Every line of the entries below from the one containing "6_report | -0.0128 | 0.455" to the one containing "state_q | 3 |", both ends included, must be written out exactly. No other line belongs in the answer.

(Stored data)
########
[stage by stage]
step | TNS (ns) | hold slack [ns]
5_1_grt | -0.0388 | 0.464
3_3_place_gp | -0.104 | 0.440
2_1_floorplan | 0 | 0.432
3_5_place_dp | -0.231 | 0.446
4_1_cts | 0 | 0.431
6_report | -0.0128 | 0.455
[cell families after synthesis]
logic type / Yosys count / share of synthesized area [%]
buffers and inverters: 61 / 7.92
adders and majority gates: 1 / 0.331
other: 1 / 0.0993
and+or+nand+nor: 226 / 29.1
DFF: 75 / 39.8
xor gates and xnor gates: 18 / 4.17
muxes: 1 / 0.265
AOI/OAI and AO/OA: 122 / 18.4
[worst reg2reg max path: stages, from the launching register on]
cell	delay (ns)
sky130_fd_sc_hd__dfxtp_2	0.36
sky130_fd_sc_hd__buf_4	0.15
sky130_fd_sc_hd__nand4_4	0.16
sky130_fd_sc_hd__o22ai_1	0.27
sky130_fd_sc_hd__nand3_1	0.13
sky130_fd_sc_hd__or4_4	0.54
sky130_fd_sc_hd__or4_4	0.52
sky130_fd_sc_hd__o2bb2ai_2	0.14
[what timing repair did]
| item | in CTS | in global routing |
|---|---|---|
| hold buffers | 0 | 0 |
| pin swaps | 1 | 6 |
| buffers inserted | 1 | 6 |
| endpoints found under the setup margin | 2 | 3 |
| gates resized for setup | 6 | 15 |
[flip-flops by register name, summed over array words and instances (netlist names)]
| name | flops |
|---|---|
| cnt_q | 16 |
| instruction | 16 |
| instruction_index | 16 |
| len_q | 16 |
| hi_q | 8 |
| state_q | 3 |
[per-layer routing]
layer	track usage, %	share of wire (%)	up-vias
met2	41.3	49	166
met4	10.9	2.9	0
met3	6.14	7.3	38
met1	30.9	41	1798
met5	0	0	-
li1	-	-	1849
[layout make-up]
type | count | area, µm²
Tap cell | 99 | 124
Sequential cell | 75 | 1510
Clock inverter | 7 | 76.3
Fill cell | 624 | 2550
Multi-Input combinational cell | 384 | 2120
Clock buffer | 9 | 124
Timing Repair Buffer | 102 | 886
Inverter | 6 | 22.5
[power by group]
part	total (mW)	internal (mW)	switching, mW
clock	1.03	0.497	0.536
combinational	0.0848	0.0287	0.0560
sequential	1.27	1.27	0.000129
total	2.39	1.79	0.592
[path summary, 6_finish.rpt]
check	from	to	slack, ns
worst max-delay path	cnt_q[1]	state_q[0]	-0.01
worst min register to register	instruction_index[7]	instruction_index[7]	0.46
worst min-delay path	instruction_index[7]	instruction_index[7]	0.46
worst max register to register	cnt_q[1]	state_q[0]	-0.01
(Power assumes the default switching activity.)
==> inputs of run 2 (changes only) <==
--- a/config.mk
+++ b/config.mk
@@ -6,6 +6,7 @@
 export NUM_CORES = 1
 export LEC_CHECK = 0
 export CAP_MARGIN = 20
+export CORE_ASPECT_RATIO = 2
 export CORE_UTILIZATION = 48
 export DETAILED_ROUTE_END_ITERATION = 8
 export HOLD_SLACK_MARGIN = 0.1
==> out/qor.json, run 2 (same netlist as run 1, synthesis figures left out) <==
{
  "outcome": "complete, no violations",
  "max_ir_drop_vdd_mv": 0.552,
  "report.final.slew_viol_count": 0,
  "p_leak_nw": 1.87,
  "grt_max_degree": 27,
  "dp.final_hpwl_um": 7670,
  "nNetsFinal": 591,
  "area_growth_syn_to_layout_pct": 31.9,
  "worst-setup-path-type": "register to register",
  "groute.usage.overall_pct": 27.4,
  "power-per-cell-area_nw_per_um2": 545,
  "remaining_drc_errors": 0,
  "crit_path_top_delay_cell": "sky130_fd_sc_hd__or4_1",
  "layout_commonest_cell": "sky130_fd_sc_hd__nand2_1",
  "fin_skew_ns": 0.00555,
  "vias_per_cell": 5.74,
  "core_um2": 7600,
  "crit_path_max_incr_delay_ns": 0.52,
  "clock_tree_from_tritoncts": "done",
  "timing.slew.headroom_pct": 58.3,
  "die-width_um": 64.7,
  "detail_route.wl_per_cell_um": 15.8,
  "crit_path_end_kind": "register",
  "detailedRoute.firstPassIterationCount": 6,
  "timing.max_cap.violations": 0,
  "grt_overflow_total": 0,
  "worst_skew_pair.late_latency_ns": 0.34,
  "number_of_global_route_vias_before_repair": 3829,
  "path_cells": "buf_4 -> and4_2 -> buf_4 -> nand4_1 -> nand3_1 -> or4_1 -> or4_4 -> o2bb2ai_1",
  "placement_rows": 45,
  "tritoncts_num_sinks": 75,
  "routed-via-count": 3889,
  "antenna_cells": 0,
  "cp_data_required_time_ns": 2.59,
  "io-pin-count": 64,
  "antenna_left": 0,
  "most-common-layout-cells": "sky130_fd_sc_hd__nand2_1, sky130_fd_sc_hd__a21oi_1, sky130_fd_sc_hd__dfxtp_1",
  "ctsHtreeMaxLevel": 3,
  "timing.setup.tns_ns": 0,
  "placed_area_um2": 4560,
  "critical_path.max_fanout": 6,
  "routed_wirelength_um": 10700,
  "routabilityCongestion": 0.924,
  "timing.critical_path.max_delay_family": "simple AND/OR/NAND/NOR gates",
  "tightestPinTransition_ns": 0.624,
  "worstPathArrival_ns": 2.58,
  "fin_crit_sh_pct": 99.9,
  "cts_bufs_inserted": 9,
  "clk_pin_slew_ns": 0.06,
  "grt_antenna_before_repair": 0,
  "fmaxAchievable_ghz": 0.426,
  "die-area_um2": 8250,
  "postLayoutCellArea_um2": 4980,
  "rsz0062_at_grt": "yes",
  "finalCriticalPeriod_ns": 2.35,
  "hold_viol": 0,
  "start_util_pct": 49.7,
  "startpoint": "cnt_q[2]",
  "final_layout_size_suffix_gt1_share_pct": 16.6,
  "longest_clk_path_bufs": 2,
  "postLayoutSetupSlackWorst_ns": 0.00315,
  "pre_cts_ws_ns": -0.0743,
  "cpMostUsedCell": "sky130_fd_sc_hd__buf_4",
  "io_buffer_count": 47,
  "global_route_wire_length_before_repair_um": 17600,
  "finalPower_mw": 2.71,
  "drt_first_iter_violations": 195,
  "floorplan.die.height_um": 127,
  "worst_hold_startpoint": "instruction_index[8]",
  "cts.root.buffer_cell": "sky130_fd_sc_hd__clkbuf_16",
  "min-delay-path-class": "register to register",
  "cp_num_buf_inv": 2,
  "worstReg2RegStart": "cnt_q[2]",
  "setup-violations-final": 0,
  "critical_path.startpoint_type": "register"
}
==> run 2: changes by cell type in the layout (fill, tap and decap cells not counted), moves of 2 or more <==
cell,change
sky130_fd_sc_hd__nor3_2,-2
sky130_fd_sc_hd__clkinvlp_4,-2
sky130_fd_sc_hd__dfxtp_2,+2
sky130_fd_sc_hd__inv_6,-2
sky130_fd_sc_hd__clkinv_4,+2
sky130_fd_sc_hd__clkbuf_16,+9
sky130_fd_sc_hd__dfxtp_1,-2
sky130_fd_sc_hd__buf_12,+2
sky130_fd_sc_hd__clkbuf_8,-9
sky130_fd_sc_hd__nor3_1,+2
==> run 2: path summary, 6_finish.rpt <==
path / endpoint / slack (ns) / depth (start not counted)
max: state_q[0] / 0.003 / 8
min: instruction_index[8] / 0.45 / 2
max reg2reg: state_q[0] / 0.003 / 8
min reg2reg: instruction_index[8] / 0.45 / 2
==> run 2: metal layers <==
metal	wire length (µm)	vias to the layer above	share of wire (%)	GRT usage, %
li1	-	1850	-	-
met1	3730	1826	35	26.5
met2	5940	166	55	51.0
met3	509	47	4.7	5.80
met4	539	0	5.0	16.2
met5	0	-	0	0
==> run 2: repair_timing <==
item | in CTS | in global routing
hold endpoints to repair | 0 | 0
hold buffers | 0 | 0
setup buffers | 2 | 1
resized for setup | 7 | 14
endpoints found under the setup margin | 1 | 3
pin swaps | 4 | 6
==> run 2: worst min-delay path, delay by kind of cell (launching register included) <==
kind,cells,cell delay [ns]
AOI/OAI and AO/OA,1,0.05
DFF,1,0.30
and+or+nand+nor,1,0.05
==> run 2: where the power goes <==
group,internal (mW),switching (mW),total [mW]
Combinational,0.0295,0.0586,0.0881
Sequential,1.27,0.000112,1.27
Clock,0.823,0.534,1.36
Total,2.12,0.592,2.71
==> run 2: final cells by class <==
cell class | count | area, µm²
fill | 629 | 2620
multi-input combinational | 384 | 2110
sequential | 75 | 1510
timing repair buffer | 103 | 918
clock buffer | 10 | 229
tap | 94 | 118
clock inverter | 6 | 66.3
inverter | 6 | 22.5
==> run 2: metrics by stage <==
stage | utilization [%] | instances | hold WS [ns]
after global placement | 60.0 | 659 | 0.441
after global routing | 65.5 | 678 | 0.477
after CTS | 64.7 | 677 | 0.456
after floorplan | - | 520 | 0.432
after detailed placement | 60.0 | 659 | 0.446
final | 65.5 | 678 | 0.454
########
**Result of this exercise:**
6_report | -0.0128 | 0.455
[cell families after synthesis]
logic type / Yosys count / share of synthesized area [%]
buffers and inverters: 61 / 7.92
adders and majority gates: 1 / 0.331
other: 1 / 0.0993
and+or+nand+nor: 226 / 29.1
DFF: 75 / 39.8
xor gates and xnor gates: 18 / 4.17
muxes: 1 / 0.265
AOI/OAI and AO/OA: 122 / 18.4
[worst reg2reg max path: stages, from the launching register on]
cell	delay (ns)
sky130_fd_sc_hd__dfxtp_2	0.36
sky130_fd_sc_hd__buf_4	0.15
sky130_fd_sc_hd__nand4_4	0.16
sky130_fd_sc_hd__o22ai_1	0.27
sky130_fd_sc_hd__nand3_1	0.13
sky130_fd_sc_hd__or4_4	0.54
sky130_fd_sc_hd__or4_4	0.52
sky130_fd_sc_hd__o2bb2ai_2	0.14
[what timing repair did]
| item | in CTS | in global routing |
|---|---|---|
| hold buffers | 0 | 0 |
| pin swaps | 1 | 6 |
| buffers inserted | 1 | 6 |
| endpoints found under the setup margin | 2 | 3 |
| gates resized for setup | 6 | 15 |
[flip-flops by register name, summed over array words and instances (netlist names)]
| name | flops |
|---|---|
| cnt_q | 16 |
| instruction | 16 |
| instruction_index | 16 |
| len_q | 16 |
| hi_q | 8 |
| state_q | 3 |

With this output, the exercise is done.